Leonard’s pathfinding writings and exhibitions have earned him acclaim as one of the world’s preeminent authorities on children’s books and the people who create them. He is the author of more than 25 award-winning biographies, histories, interview collections, and inside looks at the making of children’s literature’s enduring classics. His reviews and commentary have been featured in the New York Times Book Review, Washington Post, The Horn Book, and on numerous radio and television programs including Good Morning America, All Things Considered, PBS NewsHour, BBC Radio 4, CBC As It Happens, Beijing Television, and Radio New Zealand, among others.
A founding trustee of the Eric Carle Museum of Picture Book Art, Leonard curated the New York Public Library’s landmark exhibition The ABC of It: Why Children’s Books Matter, as well as a long roster of touring exhibitions highlighting the art of Golden Books, Alice and Martin Provensen, Leonard Weisgard, Bernard Waber, Jules Feiffer, Garth Williams, and others.

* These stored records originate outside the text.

What follows belongs to an exercise in optimizing a design on an open flow for small area; a production flow would make more cautious choices. In this exercise RTL edits were held to simulation tests only and were not proved equivalent to the original. Power is estimated from default activity; no workload was simulated.

## top
module top
(
    input clk,
    input rst_n,
    input spi_sclk,
    input spi_din,
    output tr_pwr_p,
    output tr_pwr_n,
    output tr,
    output lo,
    output t_bite,
    output [5:0] tx_att,
    output tv,
    output [2:0] rx_ch_pwr_ctrl,
    output [2:0] rx_ch_ctrl,
    output [2:0] scl,
    input [2:0] sda_i,
    output [2:0] sda_o,
    output [2:0] sda_t,
    output [2:0] a0,
    output [2:0] a1,
    output [5:0] rx_ch1_pha,
    output [5:0] rx_ch2_pha,
    output [5:0] rx_ch3_pha,
    output trig,
    output osk_1,
    input dover_1,
    output dhold_1,
    output io_update_1,
    output master_reset_1,
    output dctrl_1,
    output [2 : 0] profile_select_1,
    output [3 : 0] function_select_1,
    output p_pwd_1,
    output p_rd_1,
    output p_wr_1,
    output [7 : 0] p_addr_1,
    input [7 : 0] p_data_in_1,
    output [7 : 0] p_data_out_1,
    output p_data_t_1,
    output osk_2,
    input dover_2,
    output dhold_2,
    output io_update_2,
    output master_reset_2,
    output dctrl_2,
    output [2 : 0] profile_select_2,
    output [3 : 0] function_select_2,
    output p_pwd_2,
    output p_rd_2,
    output p_wr_2,
    output [7 : 0] p_addr_2,
    input [7 : 0] p_data_in_2,
    output [7 : 0] p_data_out_2,
    output p_data_t_2
);
Size in the first run: ~4200 cells after synthesis, ~1300 flip-flops, roughly 140 I/O pins, roughly 48000 um2 of cells after synthesis.
Settings: LEC_CHECK=0, CAP_MARGIN=20, CORE_MARGIN=2, CORE_UTILIZATION=45, CTS_BUF_LIST=sky130_fd_sc_hd__clkbuf_4, CTS_CLUSTER_DIAMETER=50, CTS_CLUSTER_SIZE=10, PLACE_DENSITY=0.65, SLEW_MARGIN=20; clock period 10.0 ns.
standard.sh (not shown) runs the stock make flow with config.mk's settings and CLKGATE_MAP_FILE= SYNTH_SCRIPT=/design/flow/synth_recipe.tcl, a recipe that flattens the netlist after the stock synthesis.
==> flow/flow/run.sh <==
#!/bin/bash
# The standard layout (standard.sh), with two ORFS arguments changed:
#  - clock tree synthesis adds no dummy loads for balancing
#  - the buffers put on the input and output ports are buf_1 cells
# The full make output is in standard.log.
set -o pipefail
export CTS_ARGS="-sink_clustering_enable -repair_clock_nets -sink_clustering_size 10 -sink_clustering_max_diameter 50 -buf_list sky130_fd_sc_hd__clkbuf_4 -dont_use_dummy_load"
export BUFFER_PORTS_ARGS="-buffer_cell sky130_fd_sc_hd__buf_1"
bash standard.sh > standard.log 2>&1
Edit:
--- a/flow/design.v
+++ b/flow/design.v
@@ -168,19 +168,18 @@
     reg [5:0] byte_index;
     reg [7:0] acc_sum;
     reg ready_reg;
     assign ready = ready_reg;
     wire fill = (sta_cur == 4'd4);
     wire slide = (sta_cur == 4'd9);
     wire [7:0] fifo_byte = head;
-    wire rotate = (sta_cur == 4'd7) || ((sta_cur == 4'd8) && (byte_index == 6'd41));
     integer w;
     always @ (posedge clk) begin
-        if(fill || rotate) begin
-            win[41] <= fill ? fifo_byte : win[0];
+        if(fill) begin
+            win[41] <= fifo_byte;
             for(w = 0; w < 41; w = w + 1)
                 win[w] <= win[w + 1];
         end
     end
     genvar gk;
     generate
         for(gk = 0; gk < 42; gk = gk + 1) begin : g_win
@@ -237,61 +236,64 @@
     assign rx_ch1_att = cmd[31];
     assign rx_ch2_att = cmd[32];
     assign rx_ch3_att = cmd[33];
     assign rx_ch1_pha = {2'b00, out34};
     assign rx_ch2_pha = {2'b00, out35};
     assign rx_ch3_pha = {2'b00, out36};
     assign ct_period = {cmd[37],cmd[38],cmd[39],cmd[40]};
+    wire [7:0] slide_delta = cmd[41] - cmd[0];
     wire header_ok = (cmd[0] == 8'heb) && (cmd[1] == 8'h90);
     always @ (posedge clk) begin
         if(!rst) begin
             ready_reg <= 1'b0;
             sta_cur <= 4'd0;
         end
         else begin
             case (sta_cur)
                 4'd0 : begin
                     byte_index <= 6'd0;
+                    acc_sum <= 8'd0;
                     sta_cur <= 4'd1;
                 end
                 4'd1 : begin
                     if(!fifo_empty)
                         sta_cur <= 4'd2;
                 end
                 4'd2 : sta_cur <= 4'd3;
                 4'd3 : sta_cur <= 4'd4;
                 4'd4 : begin
                     byte_index <= byte_index + 6'd1;
+                    if(byte_index != 6'd41)
+                        acc_sum <= acc_sum + fifo_byte;
                     sta_cur <= 4'd5;
                 end
                 4'd5 : begin
                     if(byte_index != 6'd42)
                         sta_cur <= 4'd1;
                     else begin
                         byte_index <= 6'd0;
-                        acc_sum <= 8'd0;
                         if(header_ok)
                             sta_cur <= 4'd6;
-                        else
+                        else begin
+                            acc_sum <= acc_sum + slide_delta;
                             sta_cur <= 4'd9;
+                        end
                     end
                 end
-                4'd6 : begin
-                    acc_sum <= acc_sum + cmd[0];
-                    sta_cur <= 4'd7;
-                end
+                4'd6 : sta_cur <= 4'd7;
                 4'd7 : begin
                     byte_index <= byte_index + 6'd1;
                     sta_cur <= 4'd8;
                 end
                 4'd8 : begin
                     if(byte_index != 6'd41)
                         sta_cur <= 4'd6;
-                    else if(acc_sum != cmd[0]) begin
+                    else if(acc_sum != cmd[41]) begin
                         byte_index <= 6'd0;
+                        acc_sum <= acc_sum + slide_delta;
                         sta_cur <= 4'd9;
                     end
                     else
                         sta_cur <= 4'd12;
                 end
                 4'd9 : sta_cur <= 4'd10;
                 4'd10 : begin
Outcome:
- The new run passed the timing, DRC and antenna checks
- maximum frequency came out higher by 13%
- hold slack is about the same
- synthesized cell count came out higher by 0.46%
- power came out higher by 8.4%
- core utilization came out higher by 0.14 points
- die area came out higher by 0.93%
- cell area came out higher by 0.86%
- count of clock-buffer cells in the layout does not change

top with an RTL version that a note above also has.
Size: ~4200 cells after synthesis, roughly 1300 flip-flops, roughly 49000 um^2 of cells after synthesis.
Settings: LEC_CHECK=0, CAP_MARGIN=20, CORE_MARGIN=2, CORE_UTILIZATION=45, CTS_BUF_LIST=sky130_fd_sc_hd__clkbuf_8, CTS_CLUSTER_DIAMETER=70, CTS_CLUSTER_SIZE=16, PLACE_DENSITY=0.65, SLEW_MARGIN=20; clock period 10.0 ns.
==> flow/flow/run.sh <==
#!/bin/bash
# The standard layout (standard.sh), with two ORFS arguments changed:
#  - clock tree synthesis adds no dummy loads for balancing
#  - the buffers put on the input and output ports are buf_1 cells
# The full make output is in standard.log.
set -o pipefail
export CTS_ARGS="-sink_clustering_enable -repair_clock_nets -sink_clustering_size 16 -sink_clustering_max_diameter 70 -buf_list sky130_fd_sc_hd__clkbuf_8 -dont_use_dummy_load"
export BUFFER_PORTS_ARGS="-buffer_cell sky130_fd_sc_hd__buf_1"
bash standard.sh > standard.log 2>&1
The baseline passed the timing, DRC and antenna checks.
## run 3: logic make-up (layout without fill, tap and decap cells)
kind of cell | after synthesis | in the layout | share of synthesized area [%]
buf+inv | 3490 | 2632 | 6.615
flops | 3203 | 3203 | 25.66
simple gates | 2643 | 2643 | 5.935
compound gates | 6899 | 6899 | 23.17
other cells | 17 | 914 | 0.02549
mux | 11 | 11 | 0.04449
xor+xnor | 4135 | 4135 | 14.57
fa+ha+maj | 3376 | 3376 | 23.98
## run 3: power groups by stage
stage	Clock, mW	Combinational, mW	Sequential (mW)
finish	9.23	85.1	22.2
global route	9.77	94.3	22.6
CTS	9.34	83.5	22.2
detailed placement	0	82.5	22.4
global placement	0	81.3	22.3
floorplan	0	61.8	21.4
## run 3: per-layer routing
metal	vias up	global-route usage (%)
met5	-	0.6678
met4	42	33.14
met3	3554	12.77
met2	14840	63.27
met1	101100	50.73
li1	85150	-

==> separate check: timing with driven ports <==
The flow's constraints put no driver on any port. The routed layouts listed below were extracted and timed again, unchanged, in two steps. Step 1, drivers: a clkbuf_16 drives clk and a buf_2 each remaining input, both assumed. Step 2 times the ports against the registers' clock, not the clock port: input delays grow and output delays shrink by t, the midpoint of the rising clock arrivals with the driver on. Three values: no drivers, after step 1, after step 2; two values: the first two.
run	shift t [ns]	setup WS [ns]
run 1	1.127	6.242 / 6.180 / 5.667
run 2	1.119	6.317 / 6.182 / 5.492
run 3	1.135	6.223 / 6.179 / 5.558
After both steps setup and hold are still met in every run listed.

He has served as a consultant to the National Center for Children’s Illustrated Literature, National Book Foundation, Bank Street College of Education, American Writers Museum, Bard Graduate Center, National Book Council (Singapore), Lamsa Media (UAE), and Trust Bridge Media (China). In 2007, the Bank Street College of Education awarded Leonard an Honorary Doctorate of Humane Letters. In 2019, Leonard became the first American to win the Shanghai-based Chen Bochui Foundation International Children’s Literature Award for “special contributions to the development of Chinese children’s literature.”
His literary archive is now in the collection of the Beinecke Rare Book & Manuscript Library, Yale University. Leonard teaches at New York University and the School of Visual Arts, and speaks to audiences throughout the US and around the world.
Born in Mount Vernon, New York and educated at Yale and the Iowa Graduate Writers’ Workshop, he lives in Brooklyn, New York.